The role of pneumolysin in pneumococcal pneumonia and meningitis

Abstract

Diseases caused by Streptococcus pneumoniae include pneumonia, septicaemia and meningitis. All these are associated with high morbidity and mortality. The pneumococcus can colonize the nasopharynx, and this can be a prelude to bronchopneumonia and invasion of the vasculature space. Proliferation in the blood can result in a breach of the blood-brain barrier and entry into the cerebrospinal fluid (CSF) where the bacteria cause inflammation of the meningeal membranes resulting in meningitis. The infected host may develop septicaemia and/or meningitis secondary to bronchopneumonia. Also septicaemia is a common precursor of meningitis. The mechanisms surrounding the sequence of infection are unknown, but will be dependent on the properties of both the host and bacterium.
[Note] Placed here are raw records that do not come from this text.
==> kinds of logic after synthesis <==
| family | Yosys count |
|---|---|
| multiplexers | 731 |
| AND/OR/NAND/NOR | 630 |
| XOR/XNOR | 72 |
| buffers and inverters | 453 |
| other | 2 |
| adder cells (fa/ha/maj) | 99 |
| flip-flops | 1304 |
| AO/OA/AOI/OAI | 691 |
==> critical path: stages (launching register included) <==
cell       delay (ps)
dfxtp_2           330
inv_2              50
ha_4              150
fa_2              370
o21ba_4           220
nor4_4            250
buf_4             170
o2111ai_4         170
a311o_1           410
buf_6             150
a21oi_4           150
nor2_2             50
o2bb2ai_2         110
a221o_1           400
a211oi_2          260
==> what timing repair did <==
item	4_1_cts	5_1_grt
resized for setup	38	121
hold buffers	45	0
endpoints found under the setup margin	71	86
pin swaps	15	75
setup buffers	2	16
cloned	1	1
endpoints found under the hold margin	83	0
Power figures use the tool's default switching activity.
File: src/cpuIsaPkg.sv
// Instruction-set constants for the 16-bit core, referenced by decode logic and testbench
package cpuIsaPkg;

  ////////////////////////////////////////
  // Widths and base types
  ////////////////////////////////////////
  localparam int regIdWidth = 4;   // Sixteen registers
  localparam int instrWidth = 16;  // One instruction word

  typedef logic [regIdWidth-1:0] regIdT;
  typedef logic [instrWidth-1:0] instrT;
  typedef logic [3:0]            opcodeT;

  localparam regIdT zeroReg = '0;  // r0 always reads as zero

  ////////////////////////////////////////
  // Field positions
  ////////////////////////////////////////
  localparam int opMsb = 15;
  localparam int opLsb = 12;
  localparam int rdMsb = 11;  // Also store data register
  localparam int rdLsb = 8;
  localparam int rsMsb = 7;   // Also load/store base
  localparam int rsLsb = 4;
  localparam int rtMsb = 3;
  localparam int rtLsb = 0;

  ////////////////////////////////////////
  // Opcodes
  ////////////////////////////////////////
  localparam opcodeT opAdd    = 4'h0;  // Sets Z, N, V
  localparam opcodeT opSub    = 4'h1;  // Sets Z, N, V
  localparam opcodeT opXor    = 4'h2;  // Sets Z
  localparam opcodeT opRed    = 4'h3;
  localparam opcodeT opSll    = 4'h4;  // Sets Z
  localparam opcodeT opSra    = 4'h5;  // Sets Z
  localparam opcodeT opRor    = 4'h6;  // Sets Z
  localparam opcodeT opPaddsb = 4'h7;
  localparam opcodeT opLw     = 4'h8;
  localparam opcodeT opSw     = 4'h9;
  localparam opcodeT opLlb    = 4'hA;  // Reads and writes rd
  localparam opcodeT opLhb    = 4'hB;  // Reads and writes rd
  localparam opcodeT opB      = 4'hC;  // Conditional branch on flags
  localparam opcodeT opBr     = 4'hD;  // Branch to register
  localparam opcodeT opPcs    = 4'hE;
  localparam opcodeT opHlt    = 4'hF;

endpackage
Treatment of these diseases with antibiotics leads to clearance of the bacteria from the infected tissues, but the bacteriolytic nature of antibiotics leads to an acute release of bacterial toxins and thus after antibiotic therapy the patients can be left with organ-specific deficits. One of the main toxins released from pneumococci is the membrane pore forming toxin pneumolysin. Here we review the extensive studies on the role of pneumolysin in the pathogenesis of pneumococcal diseases.

Fig. 1

Schematic representation of events during the early (right side) and late stage (left side) responses, based on our mouse (MF1) intransal infection model. In the early stages of infection pneumococci infect bronchiolar airspaces, and subsequently invade the lung epithelial cells. This leads to inflammation of these cells and release of chemokines, such as Il-8 (or mouse equivalent MIP-2). Upon pneumococcal infiltration, alveolar macrophages also release IL-8/MIP-2 and TNF-α. The release of IL-8/MIP-2 and TNF-α attracts neutrophils to the infected area. Neutrophils phagocytose pneumococci through complement C3 deposition and its associated receptors (opsonophagocytosis). Cytokines, such as TNF-α, are also released by infiltrating neutrophils, which in turn leads to a further increase in neutrophil infiltration into the infected areas. In the later stages of lung infection the pneumococci are lysed by activation of Lyt-A or by neutrophils, both events cause a release of pneumolysin into the surrounding tissue. This will have a wide range of cytotoxic and inhibitory effects on host tissue and immune cells, including complement activation, inhibition of neutrophil respiratory burst and release of the antibacterial, vasodilatory, nitric oxide from macrophages. In addition, the release of pneumolysin is thought to increases the probability of pneumococcal survival and growth in vivo.